» **WORK REQUEST**
There is material below. Print exactly the lines starting at the line with "results.yml, run 2" and ending at the line with "fin_setup_tns_ps: -4130", ends included, and no others.

*** EXERCISE INPUTS ***

## src/common/glbl_intr_pkg.sv

```systemverilog
// Interrupt source layout
`default_nettype none

package glbl_intr_pkg;

   // Status, mask and line width
   localparam int INTR_W        = 32;
   // usb, i2c master, rtc, ir
   localparam int ASYNC_INTR_W  = 4;
   localparam int TIMER_W       = 3;
   localparam int GPIO_INTR_LSB = 8;

   // Bit order inside async_intr
   localparam int ASYNC_USB  = 0;
   localparam int ASYNC_I2CM = 1;
   localparam int ASYNC_RTC  = 2;
   localparam int ASYNC_IR   = 3;

   // ----------------------------------------
   // Positions in the status word
   // ----------------------------------------
   localparam int TIMER_LSB = 0;
   localparam int I2CM_BIT  = 3;
   localparam int USB_BIT   = 4;
   localparam int PWM_BIT   = 5;
   localparam int RTC_BIT   = 6;
   localparam int IR_BIT    = 7;

   // Flops in each request synchronizer
   localparam int SYNC_STAGES_DEF = 2;

endpackage

`default_nettype wire

```

## src/intr/intr_ctrl.sv

```systemverilog
// Interrupt status controller
`timescale 1ns/1ps
`default_nettype none

module intr_ctrl #(
   parameter int SYNC_STAGES = 2
) (
   input  logic                                   mclk,
   input  logic                                   s_reset_n,
   // Requests
   input  logic [glbl_intr_pkg::ASYNC_INTR_W-1:0] async_intr,
   input  logic [glbl_intr_pkg::TIMER_W-1:0]      timer_intr,
   input  logic                                   pwm_intr,
   input  logic [glbl_intr_pkg::INTR_W-1:0]       gpio_intr,
   // Software side
   input  logic                                   stat_clr_en,
   input  logic [glbl_intr_pkg::INTR_W-1:0]       stat_clr_data,
   input  logic [glbl_intr_pkg::INTR_W-1:0]       intr_mask,
   output logic [glbl_intr_pkg::INTR_W-1:0]       intr_stat,
   output logic [glbl_intr_pkg::INTR_W-1:0]       irq_lines
);

   logic [SYNC_STAGES-1:0][glbl_intr_pkg::ASYNC_INTR_W-1:0] sync_q;
   logic [glbl_intr_pkg::ASYNC_INTR_W-1:0]                  async_sync;
   logic [glbl_intr_pkg::INTR_W-1:0]                        hw_req;
   logic [glbl_intr_pkg::INTR_W-1:0]                        clr_mask;

   // ----------------------------------------
   // Request synchronizers
   // ----------------------------------------
   always_ff @(posedge mclk or negedge s_reset_n) begin
      if (!s_reset_n) begin
         sync_q <= '0;
      end else begin
         sync_q[0] <= async_intr;
         for (int i = 1; i < SYNC_STAGES; i++) begin
            sync_q[i] <= sync_q[i-1];
         end
      end
   end

   // Last stage feeds the status
   assign async_sync = sync_q[SYNC_STAGES-1];

   // Request vector by package positions
   always_comb begin
      hw_req = '0;
      hw_req[glbl_intr_pkg::TIMER_LSB +: glbl_intr_pkg::TIMER_W] = timer_intr;
      hw_req[glbl_intr_pkg::I2CM_BIT] = async_sync[glbl_intr_pkg::ASYNC_I2CM];
      hw_req[glbl_intr_pkg::USB_BIT]  = async_sync[glbl_intr_pkg::ASYNC_USB];
      hw_req[glbl_intr_pkg::PWM_BIT]  = pwm_intr;
      hw_req[glbl_intr_pkg::RTC_BIT]  = async_sync[glbl_intr_pkg::ASYNC_RTC];
      hw_req[glbl_intr_pkg::IR_BIT]   = async_sync[glbl_intr_pkg::ASYNC_IR];
      // Low gpio bits have no status slot
      hw_req[glbl_intr_pkg::INTR_W-1:glbl_intr_pkg::GPIO_INTR_LSB] =
         gpio_intr[glbl_intr_pkg::INTR_W-1:glbl_intr_pkg::GPIO_INTR_LSB];
   end

   // ----------------------------------------
   // Sticky status
   // ----------------------------------------
   assign clr_mask = stat_clr_en ? stat_clr_data : '0;

   // Set wins over a clear in the same cycle
   always_ff @(posedge mclk or negedge s_reset_n) begin
      if (!s_reset_n) begin
         intr_stat <= '0;
      end else begin
         intr_stat <= (intr_stat & ~clr_mask) | hw_req;
      end
   end

   assign irq_lines = intr_mask & intr_stat;

   // A line only fires from a latched status bit
   irq_from_stat: assert property (
      @(posedge mclk) disable iff (!s_reset_n) (irq_lines & ~intr_stat) == '0
   );

endmodule

`default_nettype wire

```

## config.mk

```make
export PLATFORM = sky130hd
export DESIGN_NAME = intr_ctrl
export DESIGN_NICKNAME = d
export VERILOG_FILES = /design/src/common/glbl_intr_pkg.sv /design/src/intr/intr_ctrl.sv
export SDC_FILE = /design/constraint.sdc
export NUM_CORES = 1
export LEC_CHECK = 0
export ABC_CLOCK_PERIOD_IN_PS = 900
export BUFFER_PORTS_ARGS = -buffer_cell sky130_fd_sc_hd__buf_2
export CELL_PAD_IN_SITES_DETAIL_PLACEMENT = 1
export CELL_PAD_IN_SITES_GLOBAL_PLACEMENT = 1
export CORE_ASPECT_RATIO = 2
export CORE_MARGIN = 3
export CORE_UTILIZATION = 25
export CTS_CLUSTER_DIAMETER = 150
export DETAILED_ROUTE_END_ITERATION = 7
export PLACE_DENSITY = 0.87
export SLEW_MARGIN = 20
export SYNTH_ARGS = -nofsm -noshare
export SYNTH_HDL_FRONTEND = slang
export SYNTH_SLANG_ARGS = --single-unit
```

## constraint.sdc

```tcl
create_clock -name mclk -period 0.9 [get_ports mclk]
set_input_delay 0.09 -clock mclk [delete_from_list [all_inputs] [get_ports mclk]]
set_output_delay 0.09 -clock mclk [all_outputs]
set_load 0.02 [all_outputs]
```

* Word-level counts from Yosys, hierarchy flattened
Cells that the tools add are included.
Word-level totals: bits in registers 40, bits of input ports 107, output and inout bits 64, logic and storage cells 8
Cells by class: muxes and demuxes 1, bitwise operators 4
Operators by type and width (number):
- 32-bit bitwise AND | 2
- 32-bit two-way mux | 1
- 32-bit NOT | 1
- 32-bit bitwise OR | 1

* Logic depth before layout (Yosys ltp)
Gate-level depths: netlist (run 1).
depth after elaboration 4, gate-level depth with buffers 3, mapped depth without buffers 2

* Worst setup path before layout (run 1)
No wires, ideal clock.
path type flip-flop to output port, start register intr_stat[29] (netlist bit), end output irq_lines[29] (netlist bit), arrival 706 ps, path slack 104 ps, cell stages (with the launch flop) 2, buffers on the path 0, cells stage by stage dfrtp_1 > and2_1
On the way: longest elaborated chain between the ends 1
RTL lines:
- start: declaration | line intr_ctrl.sv:19 | output logic [glbl_intr_pkg::INTR_W-1:0] intr_stat,
- start signal: assignment | line intr_ctrl.sv:69 | intr_stat <= (intr_stat & ~clr_mask) | hw_req;
- 32-bit bitwise AND | line intr_ctrl.sv:73 | assign irq_lines = intr_mask & intr_stat;
- end: declaration | line intr_ctrl.sv:20 | output logic [glbl_intr_pkg::INTR_W-1:0] irq_lines
Every way passes these cells.

* Worst setup path after layout (run 1)
Ends and elaborated chain as after synthesis.

==> results of run 1 <==
-- registers in the layout (all words and copies together), names as in the netlist --
register / cells
intr_stat: 32
async_sync: 4
sync_q: 4
-- final timing paths --
check	endpoint	slack, ps	cells past startpoint	from
hold / removal	intr_stat[29]	20	2	gpio_intr[29]
setup reg to reg	intr_stat[25]	-30	3	intr_stat[25]
max in group asynchronous	intr_stat[21]	310	3	s_reset_n
setup / recovery	irq_lines[29]	-180	2	intr_stat[29]
min in group asynchronous	async_sync[3]	360	3	s_reset_n
hold reg to reg	async_sync[0]	350	0	sync_q[0]
-- cells by family (layout without fill, tap and decap cells) --
family	Yosys count	in the layout
flip-flops	40	40
AND/OR/NAND/NOR	64	64
other	0	1
AO/OA/AOI/OAI	32	32
buffers and inverters	3	253
-- layout make-up --
type / instances / area [um^2]
multi-input cells: 96 / 641
well taps: 84 / 105
clock buffers: 5 / 125
repair buffers: 245 / 2060
diodes: 1 / 2.50
fillers: 688 / 2120
flip-flops and latches: 40 / 1000
clock inverters: 3 / 42.5
-- timing repair --
action                                  4_1_cts  5_1_grt
gates resized for setup                     177       17
endpoints found under the hold margin        71        0
setup buffers                                33       16
hold buffers                                 32        0
endpoints found under the setup margin       64       71
pin swaps                                    30        8
-- placed cells by master (no fill, tap or decap), drive strengths merged --
master | Yosys | final
clkinv | 0 | 1
bufinv | 0 | 1
clkinvlp | 0 | 1
and2 | 32 | 32
diode | 0 | 1
buf | 3 | 213
dlygate4sd3 | 0 | 32
a21o | 32 | 32
nand2 | 32 | 32
clkbuf | 0 | 5
dfrtp | 40 | 40
-- critical path, delay by kind of cell (launching register included) --
family,cells,cell delay (ps)
buffers and inverters,1,120
and+or+nand+nor,1,180
DFF,1,420
-- report_power, final --
part | leakage [nW] | switching [mW] | internal (mW) | total, mW
combinational | 1.54 | 0.740 | 1.07 | 1.81
clock | 0.0798 | 0.715 | 1.30 | 2.02
sequential | 0.413 | 0.0930 | 1.91 | 2.01
-- metrics by stage --
stage                     setup WS (ps)  setup TNS, ps  hold WS (ps)  instance area, um^2
final                              -182          -8250          17.8                 3980
after global routing               -211         -10250          14.3                 3980
after CTS                          -175          -7290          1.97                 3800
after detailed placement            106              0          81.8                 2520
after global placement              129              0          78.7                 2520
after floorplan                     104              0          -206                 1600
-- routing by layer --
metal	track usage [%]	up-vias	wire length [um]
li1	-	949	-
met1	19.9	994	2630
met2	50.2	118	5700
met3	4.43	31	473
met4	14.8	0	556
met5	0	-	0
==> results.yml, run 1 <==
logic_synthesis:
  synth-xor-area-share_pct: 0
  syn_area_um2: 1600
  simple_gate_share_of_the_synthesized_area_pct: 20.1
  synth_top_family_by_area: "simple AND/OR/NAND/NOR gates"
  netlist_instances: 139
  muxShareOfSynthArea_pct: 0
  synth.ff_latch_count: 40
  synth.top_cell.area_share_pct: 62.7
  yosysMostFrequentCell: "dfrtp_1"
  post_synth_most_frequent_cells: "dfrtp_1, a21o_1, and2_1, nand2_1, buf_6"
  synthesized_area_fraction_occupied_by_ao_oa_aoi_and_oai_cells_pct: 15.1
  synth_seq_area_share_pct: 62.7
  dominantRegCellSynth: "dfrtp_1"
  yosys.area_share.adder_pct: 0
  synth_edf_count: 0
  synth.largest_area_cell: "dfrtp_1"
  count_of_yosys_warnings_during_synthesis: 0
  postSynthNetCount: 246
  synth_cell_types: 5
  netlist_top_cells_area: "dfrtp_1, a21o_1, and2_1"
  syn-mean-instance-area_um2: 11.5
  synthArstFlopShare_pct: 100
worst_setup_path:
  worst_path_largest_cell_delay_ps: 420
  crit_chain: "and2_4 > buf_6"
  cp.arrival_ps: 990
  crit_path_end_kind: "primary output"
  path_max_fanout: 3
  critical-path-slowest-cell: "dfrtp_1"
  timing.critical_path.from_type: "flop"
  worst-setup-path-type: "flop to primary output"
  data_required_time_of_the_worst_path_ps: 810
floorplanning:
  die_x_um: 62.5
  core-area_um2: 6110
  die_area_um2: 7430
  std_cell_rows: 40
  ioPinCount: 171
  die_h_um: 119
  start_util_pct: 26.1
grt:
  grt_usage_pct: 24.4
  wire_length_of_the_first_global_routing_pass_um: 13400
  via_count_of_the_first_global_routing_pass: 2536
  grt_overflow: 0
  grt_max_degree: 41
  number_of_antenna_violations_at_the_first_check_in_global_routing: 1
route:
  detail_route.iter0.violations: 71
  final_antenna_net_count: 0
  drc: 0
  routed-via-count: 2092
  wl_per_cell_um: 19.7
  viasPerCell: 4.41
  drt-total-wl_um: 9360
  dr.pass1.iters: 3
sta:
  max_slew_margin_pct: 84.4
  setup_slack_ps: -182
  hold_viol_final: 0
  worst_slew_pin_slew_ps: 234
  layout_min_cycle_time_ps: 1080
  clock-skew-final_ps: 1.30
  fmax_mhz: 924
  grt_setup_unrepaired: "yes"
  layout_worst_path_cycle_share_pct: 120
  finalMaxSlewViolations: 0
  final-setup-viol-count: 72
cts:
  clockRootBuffer: "clkbuf_16"
  buffers_from_clock_root_to_sink_at_most: 2
  clkLatencyLatePin_ps: 280
  numCtsBuffers: 5
  clock_tree_from_tritoncts: "yes"
  ctsHtreeMaxLevel: 2
  path_clk_slew_ps: 60
  cts.sinks: 40
hold_path:
  hp-class: "input port to flop"
power:
  power_density_nw_per_um2: 1460
  total_power_mw: 5.83
  ir_drop_mv: 1.11
  power_leakage_nw: 2.03
place:
  dp_cells: 384
  routabilityCongestion: 0.759
  numPortBuffers: 162
  hpwl_reported_at_the_end_of_detailed_placement_um: 4870
final_layout:
  fin_util_pct: 65.2
  layoutNonFillerInstCount: 474
  area_delta_synth_final_pct: 150
  layout_cell_share_with_drive_strength_beyond_1_pct: 65.3
  layout.nets: 495
outcome:
  outcome: "complete, but fails checks"
  failing_checks: "setup timing"
job:
  max_cap_viol_count: 0
Power figures use the tool's default switching activity.
==> run 2, diff against run 1 <==
--- a/config.mk
+++ b/config.mk
@@ -7,14 +7,14 @@
 export LEC_CHECK = 0
 export ABC_CLOCK_PERIOD_IN_PS = 900
 export BUFFER_PORTS_ARGS = -buffer_cell sky130_fd_sc_hd__buf_2
-export CELL_PAD_IN_SITES_DETAIL_PLACEMENT = 1
-export CELL_PAD_IN_SITES_GLOBAL_PLACEMENT = 1
+export CELL_PAD_IN_SITES_DETAIL_PLACEMENT = 2
+export CELL_PAD_IN_SITES_GLOBAL_PLACEMENT = 2
 export CORE_ASPECT_RATIO = 2
 export CORE_MARGIN = 3
-export CORE_UTILIZATION = 25
+export CORE_UTILIZATION = 18
 export CTS_CLUSTER_DIAMETER = 150
 export DETAILED_ROUTE_END_ITERATION = 7
-export PLACE_DENSITY = 0.87
+export PLACE_DENSITY = 0.84
 export SLEW_MARGIN = 20
 export SYNTH_ARGS = -nofsm -noshare
 export SYNTH_HDL_FRONTEND = slang
==> constraint.sdc (replaced) <==
create_clock -name mclk -period 0.9 [get_ports mclk]
set_input_delay 0.045 -clock mclk [delete_from_list [all_inputs] [get_ports mclk]]
set_output_delay 0.045 -clock mclk [all_outputs]
set_load 0.02 [all_outputs]
==> run 2 against run 1 <==
Against the previous run:
- the flow still finishes with violations (setup timing)
- routed wire length shrank 9.8%
- global-route usage shrank 7.7 points
- die area grew 36%
- critical path type unchanged
- via count shrank 5.2%
- critical endpoint is now irq_lines[27]
- clock power is essentially flat
- register-to-register slack is essentially flat
- largest power group unchanged
- clock skew is essentially flat
- first-iteration DRC count shrank 79%
==> results.yml, run 2 (synthesis gave the netlist of run 1 again) <==
floorplanning:
  start_util_pct: 18.4
  core-area_um2: 8650
  std_cell_rows: 48
  die_area_um2: 10100
  die_x_um: 72.6
  die_h_um: 139
  ioPinCount: 171
sta:
  hold_viol_final: 0
  fmax_mhz: 975
  layout_worst_path_cycle_share_pct: 114
  fin_setup_tns_ps: -4130
  finalMaxSlewViolations: 0
  max_slew_margin_pct: 84.1
  grt_setup_unrepaired: "yes"
  worst_slew_pin_slew_ps: 239
  clock-skew-final_ps: 1.73
  layout_min_cycle_time_ps: 1030
  final-setup-viol-count: 53
  setup_slack_ps: -126
final_layout:
  final.fill_count: 928
  max_flop_register: "intr_stat"
  layoutNonFillerInstCount: 469
  layout.cells.most_common_list: "buf_2, buf_6, dfrtp_1"
  fin_util_pct: 43.0
  layout_commonest_cell: "buf_2"
  area_delta_synth_final_pct: 133
  layout_cell_share_with_drive_strength_beyond_1_pct: 62.6
  largest_register_ff_count: 32
  layout.nets: 472
place:
  hpwl_reported_at_the_end_of_detailed_placement_um: 5380
  pre_cts_ws_ps: 145
  dp_cells: 401
  routabilityCongestion: 0.790
  numPortBuffers: 162
route:
  final_antenna_net_count: 0
  routed-via-count: 1983
  dr.pass1.iters: 3
  wl_per_cell_um: 18.0
  detail_route.iter0.violations: 15
  viasPerCell: 4.23
  drt-total-wl_um: 8450
  drc: 0
power:
  cell_internal_pwr_mw: 4.14
  portion_of_total_power_attributed_to_sequential_cells_pct: 35.6
  power_frac_clock_pct: 36.1
  ir_drop_mv: 1.01
  power_frac_comb_pct: 28.3
  power_switching_mw: 1.50
  power_density_nw_per_um2: 1520
  total_power_mw: 5.63
  power.switching_fraction_pct: 26.6
  power_leakage_nw: 1.88
grt:
  wire_length_of_the_first_global_routing_pass_um: 12600
  number_of_antenna_violations_at_the_first_check_in_global_routing: 3
  via_count_of_the_first_global_routing_pass: 2337
  grt_usage_pct: 16.7
  grt_overflow: 0
  grt_max_degree: 41
worst_setup_path:
  cp.arrival_ps: 980
  number_of_cell_instances_on_the_worst_register_to_register_path: 3
  r2r_slack_ps: -40
  cp-startpoint: "intr_stat[27]"
  data_required_time_of_the_worst_path_ps: 850
  end_of_the_worst_register_to_register_path: "intr_stat[26]"
  r2r_start: "intr_stat[26]"
  worst-setup-path-type: "flop to primary output"
  path_max_fanout: 3
  crit_path_end_kind: "primary output"
  timing.critical_path.from_type: "flop"
cts:
  clkLatencyLatePin_ps: 280
  cts.sinks: 40
  ctsHtreeMaxLevel: 2
  clock_tree_from_tritoncts: "yes"
  clockRootBuffer: "clkbuf_16"
  numCtsBuffers: 5
  path_clk_slew_ps: 60
  buffers_from_clock_root_to_sink_at_most: 2
hold_path:
  hold_start: "stat_clr_data[12]"
  hp-class: "input port to flop"
  hold_end: "intr_stat[12]"
  worst_hold_path.num_cells: 3
outcome:
  outcome: "complete, but fails checks"
  failing_checks: "setup timing"
job:
  max_cap_viol_count: 0
run 2: power by group through the flow:
stage / Clock (mW) / Sequential, mW / Combinational (mW)
floorplan: 0 / 2.13 / 0.347
global placement: 0 / 2.01 / 0.949
detailed placement: 0 / 2.02 / 0.992
CTS: 2.12 / 1.99 / 1.50
global route: 2.17 / 2.02 / 1.69
finish: 2.04 / 2.01 / 1.59
run 2: final cells by class:
cell class | count | area [um^2] | share of cell area, %
Clock buffer | 5 | 125 | 3.37
Tap cell | 100 | 125 | 3.37
Sequential cell | 40 | 1000 | 26.9
Timing Repair Buffer | 222 | 1770 | 47.7
Clock inverter | 3 | 42.5 | 1.15
Antenna cell | 3 | 7.51 | 0.202
Multi-Input combinational cell | 96 | 641 | 17.2
run 2: timing repair:
item | in CTS | in global routing
hold buffers | 33 | 0
hold endpoints to repair | 72 | 0
pin swaps | 29 | 1
resized for setup | 125 | 31
setup endpoints to repair | 52 | 66
buffers inserted | 20 | 4
run 2: layer usage:
layer | vias up | routed length, um | GRT usage (%)
met1 | 970 | 2480 | 15.2
met2 | 93 | 5230 | 32.5
met5 | - | 0 | 0
li1 | 904 | - | -
met3 | 16 | 447 | 3.27
met4 | 0 | 281 | 8.56
run 2: per-stage QoR:
stage / hold WS [ps] / instance area [um^2]
after detailed placement: 43.8 / 2560
after global routing: 48.7 / 3710
after floorplan: -251 / 1600
after CTS: 33.1 / 3580
final: 43.7 / 3710
after global placement: 32.7 / 2560
run 2: worst max path at each step:
| stage | cells after the start | endpoint |
|---|---|---|
| 2_1_floorplan | 1 | irq_lines[29] |
| 3_3_place_gp | 2 | irq_lines[20] |
| 3_5_place_dp | 2 | irq_lines[3] |
| 4_1_cts | 2 | irq_lines[20] |
| 5_1_grt | 2 | irq_lines[7] |
| 6_report | 2 | irq_lines[27] |
run 2: critical path, stage by stage, from the launching register on:
cell     delay, ps
dfrtp_1        420
and2_4         160
buf_6          120
==> run 3, diff against run 2 <==
==> constraint.sdc (replaced) <==
create_clock -name mclk -period 0.9 [get_ports mclk]
set_input_delay 0 -clock mclk [delete_from_list [all_inputs] [get_ports mclk]]
set_output_delay 0 -clock mclk [all_outputs]
set_load 0.02 [all_outputs]
==> run 3 against run 2 <==
Against the previous run:
- the flow still finishes with violations (setup timing)
- combinational power is essentially flat
- cell count grew 2.3%
- clock skew grew 1.6 ps
- largest cell class unchanged
- largest power group unchanged
- critical path depth is the same
- highest routed layer unchanged
- via count grew 3.5%
- cell area grew 1.5%
- sequential power is essentially flat
- sequential share of layout area shrank 0.39 points
- die area is the same
- count of clock-buffer cells in the layout is the same
==> results.yml, run 3 (synthesis gave the netlist of run 1 again) <==
floorplanning:
  start_util_pct: 18.4
  std_cell_rows: 48
  die_area_um2: 10100
  die_x_um: 72.6
  die_h_um: 139
  ioPinCount: 171
  core-area_um2: 8650
route:
  drt-total-wl_um: 8940
  final_antenna_net_count: 0
  drc: 0
  routed-via-count: 2052
  wl_per_cell_um: 18.6
  detail_route.iter0.violations: 23
  dr.pass1.iters: 4
  viasPerCell: 4.28
power:
  ir_drop_mv: 1.20
  power.switching_fraction_pct: 26.9
  power_leakage_nw: 1.90
  total_power_mw: 5.66
  power_density_nw_per_um2: 1500
  power_frac_comb_pct: 28.4
  portion_of_total_power_attributed_to_sequential_cells_pct: 35.4
  power_switching_mw: 1.52
  power_frac_clock_pct: 36.2
  cell_internal_pwr_mw: 4.14
grt:
  grt_usage_pct: 17.8
  number_of_antenna_violations_at_the_first_check_in_global_routing: 0
  grt_overflow: 0
  via_count_of_the_first_global_routing_pass: 2533
  wire_length_of_the_first_global_routing_pass_um: 13600
  grt_max_degree: 41
final_layout:
  largest_register_ff_count: 32
  max_flop_register: "intr_stat"
  area_delta_synth_final_pct: 136
  antenna_cells_inserted: 0
  layout_commonest_cell: "buf_2"
  layout.cells.most_common_list: "buf_2, buf_6, dlygate4sd3_1"
  final.fill_count: 909
  layout.nets: 486
  layout_cell_share_with_drive_strength_beyond_1_pct: 60.5
sta:
  final-setup-viol-count: 45
  setup_slack_ps: -79.4
  fmax_mhz: 1020
  worst_slew_pin_slew_ps: 239
  layout_min_cycle_time_ps: 979
  finalMaxSlewViolations: 0
  max_slew_margin_pct: 84.0
  layout_worst_path_cycle_share_pct: 109
  grt_setup_unrepaired: "yes"
  hold_viol_final: 0
  clock-skew-final_ps: 3.36
worst_setup_path:
  number_of_cell_instances_on_the_worst_register_to_register_path: 3
  cp_num_cells: 2
  critical_path.top_delay_family: "flip-flops"
  worst_path_largest_cell_delay_ps: 410
  cp.buffers_inverters: 1
  r2r_slack_ps: 0
  cp.arrival_ps: 980
  end_of_the_worst_register_to_register_path: "intr_stat[26]"
  r2r_start: "intr_stat[26]"
  crit_chain: "and2_4 > buf_6"
  timing.critical_path.from_type: "flop"
  critical-path-slowest-cell: "dfrtp_1"
  worst-setup-path-type: "flop to primary output"
  crit_path_end_kind: "primary output"
  data_required_time_of_the_worst_path_ps: 900
  path_max_fanout: 3
outcome:
  failing_checks: "setup timing"
  outcome: "complete, but fails checks"
job:
  max_cap_viol_count: 0
hold_path:
  hold_start: "stat_clr_data[19]"
  hp-class: "input port to flop"
  worst_hold_path.num_cells: 3
  hold_end: "intr_stat[19]"
cts:
  numCtsBuffers: 5
  ctsHtreeMaxLevel: 2
  clkLatencyLatePin_ps: 280
  buffers_from_clock_root_to_sink_at_most: 2
  clockRootBuffer: "clkbuf_16"
  cts.sinks: 40
  clock_tree_from_tritoncts: "yes"
  path_clk_slew_ps: 60
place:
  pre_cts_ws_ps: 174
  hpwl_reported_at_the_end_of_detailed_placement_um: 5350
  numPortBuffers: 162
  routabilityCongestion: 0.786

*** End of EXERCISE INPUTS ***

» **RESULT**
==> results.yml, run 2 (synthesis gave the netlist of run 1 again) <==
floorplanning:
  start_util_pct: 18.4
  core-area_um2: 8650
  std_cell_rows: 48
  die_area_um2: 10100
  die_x_um: 72.6
  die_h_um: 139
  ioPinCount: 171
sta:
  hold_viol_final: 0
  fmax_mhz: 975
  layout_worst_path_cycle_share_pct: 114
  fin_setup_tns_ps: -4130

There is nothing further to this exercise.